ARS in MCF-7 cells stimulated AP-1 reporter activity (Fig.
8A), AP-1 DNA binding (not
shown), and VDR promoter activity (Fig. 8B). Following ARS
treatment, cell lysates were collected, endogenous p38 and JNK were
immunoprecipitated, and the kinase activities determined as described
above (Fig. 4). Treatment with ARS strongly activated MKK6 (data not
shown) and endogenous p38 and JNK (Fig. 8C). Most
importantly, the same treatment also increased VDR protein expression
(Fig. 8D). Although additional pathways also may be
activated by ARS, at least part of the VDR protein induction by
ARS can be ascribed to activation of the p38/JNK/AP-1 pathway (Fig.
9). These results, therefore, establish
that activation of the endogenous stress pathways by a chemical
stimulus ARS leads to AP-1 activation and to increased VDR protein
expression.
Our results demonstrate that the stress-activated protein kinases
p38 and JNK trans-activate VDR through
c-Jun-dependent AP-1 and sensitize human breast cancer
cells to vitamin D3-dependent growth
inhibition. This conclusion is based on the following observations. 1)
MKK6 expression stimulated the exogenous and endogenous p38 and JNK
pathways, which elevated both AP-1 trans-activation and VDR
promoter activities. 2) Both the p38 and JNK activities are required
for the AP-1 and VDR activations as shown by the transfection of
dominant negative JNK and p38 genes and by the specific chemical p38
inhibitor SB203580. 3) The central role of c-Jun/AP-1 in this stimulation was shown by the selective c-Jun activation following stimulation of endogenous p38 and JNK by ad-MKK6, by the inhibitory effect of the mutant c-Jun (Tam67) on the induced AP-1 and VDR activations, and by the inhibitory effect of site-directed mutagenesis of the AP-1 element in the VDR promoter. 4) The biological significance of the VDR activation by p38 and JNK kinases was shown by the sensitization of MCF-7 cells to vitamin D3-mediated growth
inhibition after infection with ad-MKK6. 5) The signaling connection
between these stress pathways and VDR activation was further supported independently by treatment of the cells with the stress stimulator ARS.
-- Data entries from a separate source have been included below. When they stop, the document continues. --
===== src/rtl/matmul_ext.sv =====
// Memory-mastering matrix multiply engine: C = A*B or C += A*B, with signed
// or unsigned operands and optional transposed-B addressing.
module matmul_ext
  import matmul_pkg::*;
#(
  parameter int unsigned MEM_AW   = 16,
  parameter int unsigned MEM_DW   = 32,
  parameter int unsigned DIM_BITS = 16,
  parameter int unsigned PREC     = 16
) (
  input  logic                clk,
  input  logic                rst,
  input  logic                sm_ena,
  input  logic                go,
  input  logic [2:0]          mode,
  input  logic [MEM_AW-1:0]   aBASE,
  input  logic [MEM_AW-1:0]   bBASE,
  input  logic [MEM_AW-1:0]   cBASE,
  input  logic [DIM_BITS-1:0] aSTRIDE,
  input  logic [DIM_BITS-1:0] bSTRIDE,
  input  logic [DIM_BITS-1:0] cSTRIDE,
  input  logic [DIM_BITS-1:0] aROWS,
  input  logic [DIM_BITS-1:0] aCOLS,
  input  logic [DIM_BITS-1:0] bCOLS,
  output logic                ret,
  output logic                busy,
  output logic                mem_req,
  output logic                mem_write,
  output logic [MEM_AW-1:0]   mem_addr,
  output logic [MEM_DW-1:0]   mem_wdata,
  input  logic                mem_rdata_vld,
  input  logic [MEM_DW-1:0]   mem_rdata
);

  state_e              state_q, state_d;
  logic                accum_q, accum_d, sgn_q, sgn_d;
  logic [DIM_BITS-1:0] arows_q, arows_d, acols_q, acols_d, bcols_q, bcols_d;
  logic [DIM_BITS-1:0] i_q, i_d, j_q, j_d, k_q, k_d;
  logic [MEM_AW-1:0]   astr_q, astr_d, cstr_q, cstr_d, bk_q, bk_d, bj_q, bj_d;
  logic [MEM_AW-1:0]   bbase_q, bbase_d, a_row_q, a_row_d, a_ptr_q, a_ptr_d;
  logic [MEM_AW-1:0]   b_col_q, b_col_d, b_ptr_q, b_ptr_d, c_row_q, c_row_d;
  logic [MEM_AW-1:0]   c_ptr_q, c_ptr_d;
  logic [MEM_DW-1:0]   acc_q, acc_d, hold_data_q, hold_data_d, rdata_eff, mac_sum;
  logic [PREC-1:0]     a_q, a_d;
  logic                hold_vld_q, hold_vld_d, vld_eff, wt_state;
  logic                last_i, last_j, last_k;

  assign wt_state  = (state_q == WT_C) || (state_q == WT_A) || (state_q == WT_B);
  assign vld_eff   = hold_vld_q | mem_rdata_vld;
  assign rdata_eff = hold_vld_q ? hold_data_q : mem_rdata;
  assign last_i    = (i_q == arows_q - DIM_BITS'(1));
  assign last_j    = (j_q == bcols_q - DIM_BITS'(1));
  assign last_k    = (k_q == acols_q - DIM_BITS'(1));

  matmul_mac #(.PREC(PREC), .MEM_DW(MEM_DW)) u_mac (
    .signed_i (sgn_q),
    .a_i      (a_q),
    .b_i      (rdata_eff[PREC-1:0]),
    .acc_i    (acc_q),
    .sum_o    (mac_sum)
  );

  always_ff @(posedge clk or posedge rst) begin
    if (rst) begin
      state_q <= IDLE;
      accum_q <= 1'b0;      sgn_q   <= 1'b0;
      arows_q <= '0;        acols_q <= '0;       bcols_q <= '0;
      i_q     <= '0;        j_q     <= '0;       k_q     <= '0;
      astr_q  <= '0;        cstr_q  <= '0;       bk_q    <= '0;       bj_q  <= '0;
      bbase_q <= '0;        a_row_q <= '0;       a_ptr_q <= '0;
      b_col_q <= '0;        b_ptr_q <= '0;       c_row_q <= '0;       c_ptr_q <= '0;
      acc_q   <= '0;        a_q     <= '0;
      hold_vld_q <= 1'b0;   hold_data_q <= '0;
    end else begin
      state_q <= state_d;
      accum_q <= accum_d;   sgn_q   <= sgn_d;
      arows_q <= arows_d;   acols_q <= acols_d;  bcols_q <= bcols_d;
      i_q     <= i_d;       j_q     <= j_d;      k_q     <= k_d;
      astr_q  <= astr_d;    cstr_q  <= cstr_d;   bk_q    <= bk_d;     bj_q  <= bj_d;
      bbase_q <= bbase_d;   a_row_q <= a_row_d;  a_ptr_q <= a_ptr_d;
      b_col_q <= b_col_d;   b_ptr_q <= b_ptr_d;  c_row_q <= c_row_d;  c_ptr_q <= c_ptr_d;
      acc_q   <= acc_d;     a_q     <= a_d;
      hold_vld_q <= hold_vld_d; hold_data_q <= hold_data_d;
    end
  end

  always_comb begin
    state_d = state_q;
    accum_d = accum_q;  sgn_d   = sgn_q;
    arows_d = arows_q;  acols_d = acols_q;  bcols_d = bcols_q;
    i_d     = i_q;      j_d     = j_q;      k_d     = k_q;
    astr_d  = astr_q;   cstr_d  = cstr_q;   bk_d    = bk_q;     bj_d = bj_q;
    bbase_d = bbase_q;  a_row_d = a_row_q;  a_ptr_d = a_ptr_q;
    b_col_d = b_col_q;  b_ptr_d = b_ptr_q;  c_row_d = c_row_q;  c_ptr_d = c_ptr_q;
    acc_d   = acc_q;    a_d     = a_q;
    hold_vld_d  = hold_vld_q;
    hold_data_d = hold_data_q;

    if (!sm_ena) begin
      // Park read data that lands during a stall; consumed once sm_ena returns.
      if (wt_state && mem_rdata_vld && !hold_vld_q) begin
        hold_vld_d  = 1'b1;
        hold_data_d = mem_rdata;
      end
    end else begin
      hold_vld_d = 1'b0;
      unique case (state_q)
        IDLE: if (go) begin
          accum_d = mode[MODE_ACCUM];
          sgn_d   = mode[MODE_SIGNED];
          arows_d = aROWS;  acols_d = aCOLS;  bcols_d = bCOLS;
          astr_d  = MEM_AW'(aSTRIDE);
          cstr_d  = MEM_AW'(cSTRIDE);
          bk_d    = mode[MODE_TRANS_B] ? MEM_AW'(1) : MEM_AW'(bSTRIDE);
          bj_d    = mode[MODE_TRANS_B] ? MEM_AW'(bSTRIDE) : MEM_AW'(1);
          bbase_d = bBASE;
          a_row_d = aBASE;  a_ptr_d = aBASE;
          b_col_d = bBASE;  b_ptr_d = bBASE;
          c_row_d = cBASE;  c_ptr_d = cBASE;
          i_d = '0;  j_d = '0;  k_d = '0;
          state_d = START;
        end
        START: begin
          if (arows_q == '0 || acols_q == '0 || bcols_q == '0) state_d = DONE;
          else if (accum_q) state_d = RD_C;
          else begin
            acc_d   = '0;
            state_d = RD_A;
          end
        end
        RD_C: state_d = WT_C;
        WT_C: if (vld_eff) begin
          acc_d   = rdata_eff;
          state_d = RD_A;
        end
        RD_A: state_d = WT_A;
        WT_A: if (vld_eff) begin
          a_d     = rdata_eff[PREC-1:0];
          state_d = RD_B;
        end
        RD_B: state_d = WT_B;
        WT_B: if (vld_eff) begin
          acc_d = mac_sum;
          if (last_k) state_d = WR_C;
          else begin
            k_d     = k_q + DIM_BITS'(1);
            a_ptr_d = a_ptr_q + MEM_AW'(1);
            b_ptr_d = b_ptr_q + bk_q;
            state_d = RD_A;
          end
        end
        WR_C: begin
          // Pointers for the next element are derived from the updated row/column bases.
          k_d = '0;
          if (last_j && last_i) state_d = DONE;
          else begin
            if (last_j) begin
              j_d     = '0;
              i_d     = i_q + DIM_BITS'(1);
              a_row_d = a_row_q + astr_q;
              c_row_d = c_row_q + cstr_q;
              c_ptr_d = c_row_d;
              b_col_d = bbase_q;
            end else begin
              j_d     = j_q + DIM_BITS'(1);
              c_ptr_d = c_ptr_q + MEM_AW'(1);
              b_col_d = b_col_q + bj_q;
            end
            a_ptr_d = a_row_d;
            b_ptr_d = b_col_d;
            if (accum_q) state_d = RD_C;
            else begin
              acc_d   = '0;
              state_d = RD_A;
            end
          end
        end
        DONE:    state_d = IDLE;
        default: state_d = IDLE;
      endcase
    end
  end

  assign busy      = (state_q != IDLE);
  assign ret       = sm_ena && (state_q == DONE);
  assign mem_req   = sm_ena && ((state_q == RD_C) || (state_q == RD_A) ||
                                (state_q == RD_B) || (state_q == WR_C));
  assign mem_write = sm_ena && (state_q == WR_C);
  assign mem_wdata = acc_q;

  always_comb begin
    mem_addr = '0;
    unique case (state_q)
      RD_C, WR_C: mem_addr = c_ptr_q;
      RD_A:       mem_addr = a_ptr_q;
      RD_B:       mem_addr = b_ptr_q;
      default:    mem_addr = '0;
    endcase
  end

endmodule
This work thus shows a previously unknown connection between the p38
and JNK MAPK pathways and the steroid hormone receptor VDR signaling
through activation of the transcription factor c-Jun/AP-1.
The ERK or JNK MAPK pathway has been shown to interact with and
phosphorylate ER (17, 20, 22, 68) and PR (18, 19, 23) at multiple
levels in different systems. Our results show that VDR is stimulated
transcriptionally by the p38/JNK pathway stimulation of AP-1. To our
knowledge, this is the first report to show regulation of a steroid
hormone receptor expression by MAPK pathways. In MCF-7 cells, the
signaling connection between p38/JNK to VDR appears to be specific
because activation of the ERK pathway by the constitutively active MEK
did not stimulate VDR promoter (Fig. 1A). Also, the
stimulation of the p38 and JNK pathways by ad-MKK6 increased levels of
VDR but not ER protein expression (Fig. 2C and data not
shown). The p38/JNK signaling specificity in MCF-7 cells is further
demonstrated by the observation that the VDR promoter stimulation by
MKK6 expression is vitamin D3- and ER-independent, in
contrast to observations in some other systems (53, 69). The
cooperative role of p38 and JNK in stimulation of VDR is suggested by
the fact that both MKK6 and ARS stimulate both kinases, that inhibition
of one of them is sufficient to block the AP-1/VDR stimulation, and
that activation of p38/JNK by an independent molecule (MEKK1) also
increases AP-1 and VDR activity (Fig. 4 and Fig. 5, C and
D). Because VDR can bind to the VDRE in a manner independent
of its ligand vitamin D3 (70), these results suggest that
the p38/JNK stress pathways may regulate VDR-dependent
target gene expression through VDR trans-activation without
a requirement for the binding of vitamin D3.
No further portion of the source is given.